Guillermo del Toro used a London career talk to spotlight a project that sounds as daunting as it does distinctive: a stop-motion adaptation of Kazuo Ishiguro’s The Buried Giant aimed squarely at adults.

The filmmaker raised the project while appearing at a British Film Institute event tied to his newly awarded BFI Fellowship, the organization’s highest honor. Reports indicate del Toro described the adaptation as “a fascinatingly difficult stop-motion movie for adults,” a phrase that instantly framed both the scale of the task and the audience he has in mind. That matters because stop-motion still often gets boxed in as family fare, even when major directors push the form into darker, stranger territory.

“A fascinatingly difficult stop-motion movie for adults.”

The timing gave the tease extra weight. Del Toro spent the week in London taking part in talks and presentations celebrating his career, so any glimpse of what he wants to do next landed in a setting built for reflection and ambition. Ishiguro’s novel, known for its fog of memory and emotionally loaded fantasy elements, hardly offers an easy path to the screen.

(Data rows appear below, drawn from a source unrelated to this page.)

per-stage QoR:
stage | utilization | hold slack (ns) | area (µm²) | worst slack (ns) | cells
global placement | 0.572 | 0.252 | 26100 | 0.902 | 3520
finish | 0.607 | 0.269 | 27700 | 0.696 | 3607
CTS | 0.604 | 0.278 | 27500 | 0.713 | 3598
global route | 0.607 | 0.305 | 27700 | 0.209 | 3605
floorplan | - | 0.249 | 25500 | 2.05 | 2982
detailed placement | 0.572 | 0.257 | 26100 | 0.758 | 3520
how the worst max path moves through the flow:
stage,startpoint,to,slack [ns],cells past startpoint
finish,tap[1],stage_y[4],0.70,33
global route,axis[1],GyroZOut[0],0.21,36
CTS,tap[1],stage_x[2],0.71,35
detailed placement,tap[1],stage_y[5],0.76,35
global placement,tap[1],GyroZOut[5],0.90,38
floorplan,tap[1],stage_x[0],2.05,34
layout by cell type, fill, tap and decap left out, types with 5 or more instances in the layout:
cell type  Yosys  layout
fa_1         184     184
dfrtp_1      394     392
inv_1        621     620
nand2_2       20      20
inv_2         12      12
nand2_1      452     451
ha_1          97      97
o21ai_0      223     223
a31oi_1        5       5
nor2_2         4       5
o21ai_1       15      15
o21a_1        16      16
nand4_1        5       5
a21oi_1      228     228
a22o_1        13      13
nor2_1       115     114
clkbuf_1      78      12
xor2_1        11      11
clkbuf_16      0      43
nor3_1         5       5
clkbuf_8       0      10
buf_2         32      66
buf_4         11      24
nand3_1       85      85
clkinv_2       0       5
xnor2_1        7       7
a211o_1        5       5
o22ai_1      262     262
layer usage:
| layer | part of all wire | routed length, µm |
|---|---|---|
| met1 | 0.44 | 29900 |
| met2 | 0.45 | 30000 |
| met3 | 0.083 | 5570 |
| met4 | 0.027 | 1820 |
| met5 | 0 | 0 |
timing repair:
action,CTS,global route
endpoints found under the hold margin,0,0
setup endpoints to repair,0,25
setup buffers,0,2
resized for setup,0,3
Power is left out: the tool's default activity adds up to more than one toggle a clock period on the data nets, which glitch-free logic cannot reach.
## src/rtl/mips_pkg.sv

```systemverilog
// mips_pkg: R-type funct codes and multiply/divide FSM states shared by the datapath.
package mips_pkg;
    localparam logic [5:0] FUNCT_MTHI  = 6'h11;
    localparam logic [5:0] FUNCT_MTLO  = 6'h13;
    localparam logic [5:0] FUNCT_MULT  = 6'h18;
    localparam logic [5:0] FUNCT_MULTU = 6'h19;
    localparam logic [5:0] FUNCT_DIV   = 6'h1A;
    localparam logic [5:0] FUNCT_DIVU  = 6'h1B;

    typedef enum logic [1:0] {MD_IDLE, MD_ITER, MD_FIX} md_state_t;
endpackage

```

## src/rtl/mult_div_unit_if.sv

```systemverilog
// mult_div_unit_if: issue/operand bundle from control and register file, HI/LO and stall back.
interface mult_div_unit_if;
    logic        op_valid;
    logic [5:0]  funct;
    logic [1:0]  HI_write;
    logic [1:0]  LO_write;
    logic [31:0] rs_data;
    logic [31:0] rt_data;
    logic [31:0] hi;
    logic [31:0] lo;
    logic        busy;

    modport master (output op_valid, funct, HI_write, LO_write, rs_data, rt_data, input hi, lo, busy);
    modport slave  (input op_valid, funct, HI_write, LO_write, rs_data, rt_data, output hi, lo, busy);
endinterface

```

## src/rtl/mult_div_unit_div_core.sv

```systemverilog
// div_core: unsigned radix-2 restoring divider, one quotient bit per step.
module div_core (
    input  logic        clk,
    input  logic        reset,
    input  logic        load,
    input  logic        step,
    input  logic [31:0] dividend,
    input  logic [31:0] divisor,
    output logic [31:0] quotient,
    output logic [31:0] remainder
);
    logic [31:0] dsr;
    logic [32:0] sh;
    logic        ge;

    // Partial remainder stays below the divisor, so its shifted form fits in 33 bits.
    assign sh = {remainder, quotient[31]};
    assign ge = sh >= {1'b0, dsr};

    always_ff @(posedge clk) begin
        if (reset) begin
            quotient  <= '0;
            remainder <= '0;
            dsr       <= '0;
        end else if (load) begin
            quotient  <= dividend;
            remainder <= '0;
            dsr       <= divisor;
        end else if (step) begin
            remainder <= ge ? 32'(sh - {1'b0, dsr}) : sh[31:0];
            quotient  <= {quotient[30:0], ge};
        end
    end
endmodule

```

## src/rtl/mult_div_unit.sv

```systemverilog
// mult_div_unit: HI/LO registers with single-cycle multiply and iterative divide.
module mult_div_unit
    import mips_pkg::*;
#(
    parameter int DIV_CYCLES = 32
) (
    input logic           clk,
    input logic           reset,
    mult_div_unit_if.slave bus
);
    md_state_t   state, state_nxt;
    logic [4:0]  cnt;
    logic        is_mul, is_div, sgn, go_div, step, last;
    logic        neg_q, neg_r, dz;
    logic [31:0] a_mag, b_mag, a_raw, quo, rem, hi_r, lo_r;
    logic [63:0] prod;

    assign is_mul = bus.op_valid && (bus.funct == FUNCT_MULT || bus.funct == FUNCT_MULTU);
    assign is_div = bus.op_valid && (bus.funct == FUNCT_DIV || bus.funct == FUNCT_DIVU);
    assign sgn    = bus.funct == FUNCT_MULT || bus.funct == FUNCT_DIV;
    assign a_mag  = (sgn && bus.rs_data[31]) ? -bus.rs_data : bus.rs_data;
    assign b_mag  = (sgn && bus.rt_data[31]) ? -bus.rt_data : bus.rt_data;
    // Sign-extending to 64 bits lets one unsigned multiplier serve both MULT and MULTU.
    assign prod   = {{32{sgn & bus.rs_data[31]}}, bus.rs_data} * {{32{sgn & bus.rt_data[31]}}, bus.rt_data};
    assign bus.busy = state != MD_IDLE;
    assign bus.hi   = hi_r;
    assign bus.lo   = lo_r;

    always_comb begin
        go_div    = state == MD_IDLE && is_div;
        step      = state == MD_ITER;
        last      = step && cnt == 5'(DIV_CYCLES - 1);
        state_nxt = go_div ? MD_ITER : last ? MD_FIX : (state == MD_FIX) ? MD_IDLE : state;
    end

    always_ff @(posedge clk) begin
        if (reset) state <= MD_IDLE;
        else       state <= state_nxt;
    end

    always_ff @(posedge clk) begin
        if (reset) begin
            cnt   <= '0;
            neg_q <= 1'b0;
            neg_r <= 1'b0;
            dz    <= 1'b0;
            a_raw <= '0;
            hi_r  <= '0;
            lo_r  <= '0;
        end else begin
            cnt <= step ? cnt + 5'd1 : 5'd0;
            if (go_div) begin
                neg_q <= sgn && (bus.rs_data[31] ^ bus.rt_data[31]);
                neg_r <= sgn && bus.rs_data[31];
                dz    <= bus.rt_data == '0;
                a_raw <= bus.rs_data;
            end
            if (state == MD_FIX) begin
                hi_r <= dz ? a_raw : neg_r ? -rem : rem;
                lo_r <= dz ? 32'hFFFF_FFFF : neg_q ? -quo : quo;
            end else if (state == MD_IDLE) begin
                if (is_mul) {hi_r, lo_r} <= prod;
                if (bus.HI_write != 2'b00) hi_r <= bus.rs_data;
                if (bus.LO_write != 2'b00) lo_r <= bus.rs_data;
            end
        end
    end

    div_core u_div (
        .clk       (clk),
        .reset     (reset),
        .load      (go_div),
        .step      (step),
        .dividend  (a_mag),
        .divisor   (b_mag),
        .quotient  (quo),
        .remainder (rem)
    );
endmodule

```

## src/flat_wrapper.sv

```systemverilog
// flat-port wrapper written by rule: the top's interface ports become plain ports
module mult_div_unit_flat import mips_pkg::*;
#(
    parameter int DIV_CYCLES = 32
)
  (clk, reset, bus_op_valid, bus_funct, bus_HI_write, bus_LO_write, bus_rs_data, bus_rt_data, bus_hi, bus_lo, bus_busy);
  mult_div_unit_if bus_i ();
  input logic clk;
  input logic reset;
  input wire logic [$bits(bus_i.op_valid)-1:0] bus_op_valid;
  input wire logic [$bits(bus_i.funct)-1:0] bus_funct;
  input wire logic [$bits(bus_i.HI_write)-1:0] bus_HI_write;
  input wire logic [$bits(bus_i.LO_write)-1:0] bus_LO_write;
  input wire logic [$bits(bus_i.rs_data)-1:0] bus_rs_data;
  input wire logic [$bits(bus_i.rt_data)-1:0] bus_rt_data;
  output wire logic [$bits(bus_i.hi)-1:0] bus_hi;
  output wire logic [$bits(bus_i.lo)-1:0] bus_lo;
  output wire logic [$bits(bus_i.busy)-1:0] bus_busy;
  assign bus_i.op_valid = bus_op_valid;
  assign bus_i.funct = bus_funct;
  assign bus_i.HI_write = bus_HI_write;
  assign bus_i.LO_write = bus_LO_write;
  assign bus_i.rs_data = bus_rs_data;
  assign bus_i.rt_data = bus_rt_data;
  assign bus_hi = bus_i.hi;
  assign bus_lo = bus_i.lo;
  assign bus_busy = bus_i.busy;
  mult_div_unit #(.DIV_CYCLES(DIV_CYCLES)) u_core (.clk(clk), .reset(reset), .bus(bus_i));
endmodule
```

If del Toro follows through on that vision, he will need to translate interior tension and mythic scale into a tactile medium that exposes every creative choice.

Key Facts

  • Guillermo del Toro received a BFI Fellowship in London.
  • He discussed The Buried Giant during an onstage career Q&A.
  • Del Toro described the project as a stop-motion movie for adults.
  • The film would adapt Kazuo Ishiguro’s novel.

The project also fits a pattern in del Toro’s work. He regularly treats monsters, folklore, and handcrafted imagery as tools for adult storytelling rather than decoration. Sources suggest this adaptation could continue that approach, using stop-motion not as a novelty but as a way to sharpen mood, fragility, and unease. That creative gamble may explain why he chose to emphasize difficulty rather than certainty.

What comes next will determine whether this remains an enticing idea or turns into one of del Toro’s most unusual films. Readers will now watch for casting, production details, and confirmation of the movie’s timeline. For the broader film world, the tease points to something bigger: a major director still betting that mature, literary, visually daring animation can command serious attention.